The move follows calls from the IPA that both Facebook and Google – the biggest players in the market – work with it and ISBA to sort out issues over safety, measurement and viewability, amid claims that “progress is neither fast, nor significant, enough”.
Google claims the overhaul will see the biggest changes to the advertising rules on YouTube since the video site’s inception, including stricter criteria for the types of videos that can earn money on the site and the introduction of a new vetting process for the top-shelf videos it offers advertisers.
Now, Google will only open advertising to YouTube channels with more than 1,000 subscribers and 4,000 viewing hours racked up over a year. The restrictions are designed to filter out offensive videos.
In addition, YouTube has vowed that its staff of content moderators will screen every single video in Google Preferred, the company’s premium offering for marketers.
IPA president Sarah Golding, who is also CEO of CHI & Partners said: “The UK is arguably the most advanced large-scale digital market in the world. And there is no doubt that the brand-safety issues that have plagued us in recent months have threatened both our agencies’ and advertisers’ reputations. As such, we have been in ongoing dialogue with Google over the past year to help exact change in these areas. We are therefore very pleased to see that Google has set out a comprehensive set of actions to help rectify these issues and address our concerns.”

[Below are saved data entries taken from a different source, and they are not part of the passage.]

===== config.mk =====
export PLATFORM = sky130hd
export DESIGN_NAME = intc_vectored
export DESIGN_NICKNAME = d
export VERILOG_FILES = /design/src/rtl/intc_pkg.sv /design/src/rtl/intc_ctrl.sv /design/src/rtl/intc_prio.sv /design/src/rtl/intc_datapath.sv /design/src/rtl/intc_vectored.sv
export SDC_FILE = /design/constraint.sdc
export NUM_CORES = 1
export LEC_CHECK = 0
export BUFFER_PORTS_ARGS = -buffer_cell sky130_fd_sc_hd__buf_2
export CAP_MARGIN = 20
export CORE_MARGIN = 3
export CORE_UTILIZATION = 50
export DETAILED_ROUTE_END_ITERATION = 10
export PLACE_DENSITY = 0.83
export SETUP_SLACK_MARGIN = 0.3
export SYNTH_ARGS = -nofsm -noshare
export SYNTH_HDL_FRONTEND = slang
export SYNTH_SLANG_ARGS = --single-unit

===== constraint.sdc =====
create_clock -name clk -period 2.1 [get_ports clk]
set_input_delay 0 -clock clk [delete_from_list [all_inputs] [get_ports clk]]
set_output_delay 0 -clock clk [all_outputs]
set_load 0.005 [all_outputs]

===== src/rtl/intc_pkg.sv =====
package intc_pkg;
  localparam int ADDR_W = 5;
  localparam int WORD_LSB = 2;
  localparam int MASTER_OUT_BIT = 0;
  localparam int MASTER_CAP_BIT = 1;

  typedef enum logic [2:0] {
    REG_STATUS = 3'd0,
    REG_PEND   = 3'd1,
    REG_ENABLE = 3'd2,
    REG_ACK    = 3'd3,
    REG_SETEN  = 3'd4,
    REG_CLREN  = 3'd5,
    REG_VECTOR = 3'd6,
    REG_MASTER = 3'd7
  } regIdxE;

  typedef struct packed {
    logic wrStatus;
    logic wrEnable;
    logic wrAck;
    logic wrSetEn;
    logic wrClrEn;
    logic wrMaster;
  } ctrlStrobeS;
endpackage


===== src/rtl/intc_ctrl.sv =====
module intc_ctrl
  import intc_pkg::*;
(
  input  logic              busWrEn,
  input  logic [ADDR_W-1:0] busAddr,
  output ctrlStrobeS        strb,
  output regIdxE            rdIdx
);
  logic aligned;
  logic wrOk;

  assign rdIdx   = regIdxE'(busAddr[ADDR_W-1:WORD_LSB]);
  assign aligned = (busAddr[WORD_LSB-1:0] == '0);
  assign wrOk    = busWrEn && aligned;

  always_comb begin
    strb = '0;
    if (wrOk) begin
      unique case (rdIdx)
        REG_STATUS: strb.wrStatus = 1'b1;
        REG_ENABLE: strb.wrEnable = 1'b1;
        REG_ACK:    strb.wrAck    = 1'b1;
        REG_SETEN:  strb.wrSetEn  = 1'b1;
        REG_CLREN:  strb.wrClrEn  = 1'b1;
        REG_MASTER: strb.wrMaster = 1'b1;
        default:    strb = '0;
      endcase
    end
  end
endmodule


===== src/rtl/intc_prio.sv =====
module intc_prio #(
  parameter int NUM_SRC = 32,
  parameter int DATA_W  = 32
) (
  input  logic [NUM_SRC-1:0] pending,
  output logic [DATA_W-1:0]  vector
);
  always_comb begin
    vector = '1;
    for (int i = NUM_SRC - 1; i >= 0; i--) begin
      if (pending[i]) vector = DATA_W'(i);
    end
  end
endmodule


===== src/rtl/intc_datapath.sv =====
module intc_datapath
  import intc_pkg::*;
#(
  parameter int                 NUM_SRC   = 32,
  parameter int                 DATA_W    = 32,
  parameter logic [NUM_SRC-1:0] EDGE_MASK = '0
) (
  input  logic               clk,
  input  logic               rst_n,
  input  logic [NUM_SRC-1:0] srcIn,
  input  ctrlStrobeS         strb,
  input  regIdxE             rdIdx,
  input  logic [DATA_W-1:0]  wrData,
  input  logic [DATA_W-1:0]  vectorIn,
  output logic [DATA_W-1:0]  rdData,
  output logic [NUM_SRC-1:0] statusQ,
  output logic [NUM_SRC-1:0] enableQ,
  output logic [NUM_SRC-1:0] pendingQ,
  output logic [DATA_W-1:0]  masterQ
);
  localparam logic [NUM_SRC-1:0] LEVEL_MASK = ~EDGE_MASK;

  logic [NUM_SRC-1:0] srcPrevQ;
  logic [NUM_SRC-1:0] dataSrc;
  logic [NUM_SRC-1:0] baseStatus;
  logic [NUM_SRC-1:0] nextStatus;
  logic [NUM_SRC-1:0] nextEnable;
  logic [NUM_SRC-1:0] riseVec;
  logic               captureOn;

  assign dataSrc   = wrData[NUM_SRC-1:0];
  assign captureOn = masterQ[MASTER_CAP_BIT];
  assign riseVec   = srcIn & ~srcPrevQ;

  always_comb begin
    baseStatus = strb.wrStatus ? dataSrc : statusQ;
    if (strb.wrAck) baseStatus = baseStatus & ~dataSrc;
    if (captureOn) begin
      nextStatus = ((baseStatus | riseVec) & EDGE_MASK) | (srcIn & LEVEL_MASK);
    end else begin
      nextStatus = baseStatus;
    end
  end

  always_comb begin
    nextEnable = strb.wrEnable ? dataSrc : enableQ;
    if (strb.wrSetEn) nextEnable = nextEnable | dataSrc;
    if (strb.wrClrEn) nextEnable = nextEnable & ~dataSrc;
  end

  always_ff @(posedge clk or negedge rst_n) begin
    if (!rst_n) begin
      statusQ  <= '0;
      enableQ  <= '0;
      pendingQ <= '0;
      masterQ  <= '0;
      srcPrevQ <= '0;
    end else begin
      statusQ  <= nextStatus;
      enableQ  <= nextEnable;
      pendingQ <= nextStatus & nextEnable;
      srcPrevQ <= srcIn;
      if (strb.wrMaster) masterQ <= wrData;
    end
  end

  always_comb begin
    unique case (rdIdx)
      REG_STATUS: rdData = DATA_W'(statusQ);
      REG_PEND:   rdData = DATA_W'(pendingQ);
      REG_ENABLE: rdData = DATA_W'(enableQ);
      REG_VECTOR: rdData = vectorIn;
      REG_MASTER: rdData = masterQ;
      default:    rdData = '0;
    endcase
  end
endmodule


===== src/rtl/intc_vectored.sv =====
module intc_vectored
  import intc_pkg::*;
#(
  parameter int                 NUM_SRC   = 32,
  parameter int                 DATA_W    = 32,
  parameter logic [NUM_SRC-1:0] EDGE_MASK = '0
) (
  input  logic               clk,
  input  logic               rst_n,
  input  logic [NUM_SRC-1:0] srcIn,
  input  logic               busWrEn,
  input  logic [ADDR_W-1:0]  busAddr,
  input  logic [DATA_W-1:0]  busWrData,
  output logic [DATA_W-1:0]  busRdData,
  output logic               irqOut
);
  ctrlStrobeS         strb;
  regIdxE             rdIdx;
  logic [NUM_SRC-1:0] statusQ;
  logic [NUM_SRC-1:0] enableQ;
  logic [NUM_SRC-1:0] pendingQ;
  logic [DATA_W-1:0]  masterQ;
  logic [DATA_W-1:0]  vectorQ;

  intc_ctrl u_ctrl (
    .busWrEn (busWrEn),
    .busAddr (busAddr),
    .strb    (strb),
    .rdIdx   (rdIdx)
  );

  intc_prio #(.NUM_SRC(NUM_SRC), .DATA_W(DATA_W)) u_prio (
    .pending (pendingQ),
    .vector  (vectorQ)
  );

  intc_datapath #(.NUM_SRC(NUM_SRC), .DATA_W(DATA_W), .EDGE_MASK(EDGE_MASK)) u_dp (
    .clk      (clk),
    .rst_n    (rst_n),
    .srcIn    (srcIn),
    .strb     (strb),
    .rdIdx    (rdIdx),
    .wrData   (busWrData),
    .vectorIn (vectorQ),
    .rdData   (busRdData),
    .statusQ  (statusQ),
    .enableQ  (enableQ),
    .pendingQ (pendingQ),
    .masterQ  (masterQ)
  );

  assign irqOut = masterQ[MASTER_OUT_BIT] && masterQ[MASTER_CAP_BIT] && (pendingQ != '0);
endmodule


==> results.sh <==
export IMPL_power_frac_comb_pct=28.2
export IMPL_fmaxAchievable_ghz=0.447
export IMPL_cts_tree="built"
export IMPL_antennaDiodeCount=0
export IMPL_ys_async_sr_fraction_pct=100
export IMPL_cells_along_the_critical_path="or4_4 > nor3_4 > and2b_2 > nand2_4 > buf_12 > nand3_1 > buf_2"
export IMPL_power_share_switching_pct=30.5
export IMPL_yosysSeqAreaShare_pct=48.8
export IMPL_vias=6469
export IMPL_setup_viol=31
export IMPL_timing_critical_path_fanout_max=17
export IMPL_layout_worst_path_cycle_share_pct=107
export IMPL_clock_sinks=128
export IMPL_synth_edf_count=0
export IMPL_synth_distinct_cells=44
export IMPL_drive_gt1_share_pct=34.4
export IMPL_ys_flop_type="sky130_fd_sc_hd__dfrtp_1"
export IMPL_clkPwrFrac_pct=35.4
export IMPL_yosys_top_cells_area="sky130_fd_sc_hd__dfrtp_1, sky130_fd_sc_hd__a22oi_1, sky130_fd_sc_hd__o31ai_2, sky130_fd_sc_hd__mux2_2, sky130_fd_sc_hd__o2bb2ai_1"
export IMPL_floorplan_io_pins=105
export IMPL_dp_hpwl_um=11900
export IMPL_ys_warnings_count=0
export IMPL_violations="setup timing"
export IMPL_run_status="finished, violations left"
export IMPL_core_area_um2=12700
export IMPL_postSynthNetCount=695
export IMPL_drt_initial_drc_count=859
export IMPL_hold_path_class="input port to flop"
export IMPL_flip_flop_and_latch_count_after_synthesis=128
export IMPL_finalWirelength_um=22200
export IMPL_clock_network_latency_to_the_later_pin_of_the_worst_skew_pair_ns=0.43
export IMPL_crit_required_ns=2.10
export IMPL_synthesis_area_um2=6570
export IMPL_rsz0062_at_grt="yes"
export IMPL_syn_mean_instance_area_um2=10.5
export IMPL_worst_slew_pin_transition_ns=0.734
export IMPL_ir_drop_v=0.000775
export IMPL_timing_final_max_slew_violations=0
export IMPL_final_net_count=897
export IMPL_global_route_total_usage_across_every_layer_pct=29.4
export IMPL_setup_worst_path_class="flop to output pin"
export IMPL_clock_skew_ns=0.00998
export IMPL_slack_of_the_critical_path_ns=-0.139
export IMPL_synthDominantAreaCellType="sky130_fd_sc_hd__dfrtp_1"
export IMPL_critical_path_endpoint_type="output pin"
export IMPL_clk_transition_reported_paths_ns=0.06
export IMPL_area_growth_pct=41.2
export IMPL_port_buffer_count=104
export IMPL_grt_start_max_net_pins=129
export IMPL_die_height_um=121
export IMPL_layout_commonest_cell="sky130_fd_sc_hd__dfrtp_1"
export IMPL_clock_tree_root_cell="sky130_fd_sc_hd__clkbuf_16"
export IMPL_antenna_found_initial=0
export IMPL_route_antenna_remaining_nets=0
export IMPL_crit_arrival_ns=2.24
export IMPL_mostFrequentLayoutCells="sky130_fd_sc_hd__dfrtp_1, sky130_fd_sc_hd__buf_2, sky130_fd_sc_hd__a22oi_1"
export IMPL_cts_made_buffers=17
export IMPL_globalRoute_totalOverflow=0
export IMPL_number_of_vias_per_cell_after_detailed_routing=6.40
export IMPL_cellLeakagePower_uw=0.00432
export IMPL_power_internal_uw=6920
export IMPL_drc_violations_left=0
export IMPL_fin_crit_ns=2.24
export IMPL_firstDrtPassIters=6
export IMPL_critical_path_max_stage_delay_ns=0.57
export IMPL_p_per_area_nw_per_um2=1070
export IMPL_p_total_uw=9960
export IMPL_flop_pwr_share_pct=36.3
export IMPL_synthesis_instances=623
export IMPL_timing_slew_headroom_pct=51.1
export IMPL_start_util_pct=51.6
export IMPL_synthDominantCellAreaShare_pct=48.8
export IMPL_critical_path_slowest_cell="sky130_fd_sc_hd__or4_4"
export IMPL_grt_pass1_vias=6489
export IMPL_place_congestion=0.858
export IMPL_chipWidth_um=121
export IMPL_cts_root_to_sink_buffers=2
export IMPL_dp_slack_ns=0.196
export IMPL_h_tree_depth_reported_by_cts=4
export IMPL_maxCapViolations=0
export IMPL_net_switching_power_uw=3030
export IMPL_final_hold_viol_count=0
export IMPL_rows=41
export IMPL_wire_per_inst_um=22.0
export IMPL_die_area_um2=14500
export IMPL_first_pass_grt_wire_length_um=33400
export IMPL_worst_setup_path_start_kind="flop"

IPA’s Media Futures Group chair and UK CEO of GroupM Tom George added: “Whilst Google’s communication doesn’t go as far as the proposals the IPA presented to them following our meeting at the end of 2017, we believe it is a step in the right direction and evidence that Google has listened to the advertising community to try to resolve the issues of brand safety that have been the subject of much concern in 2017.”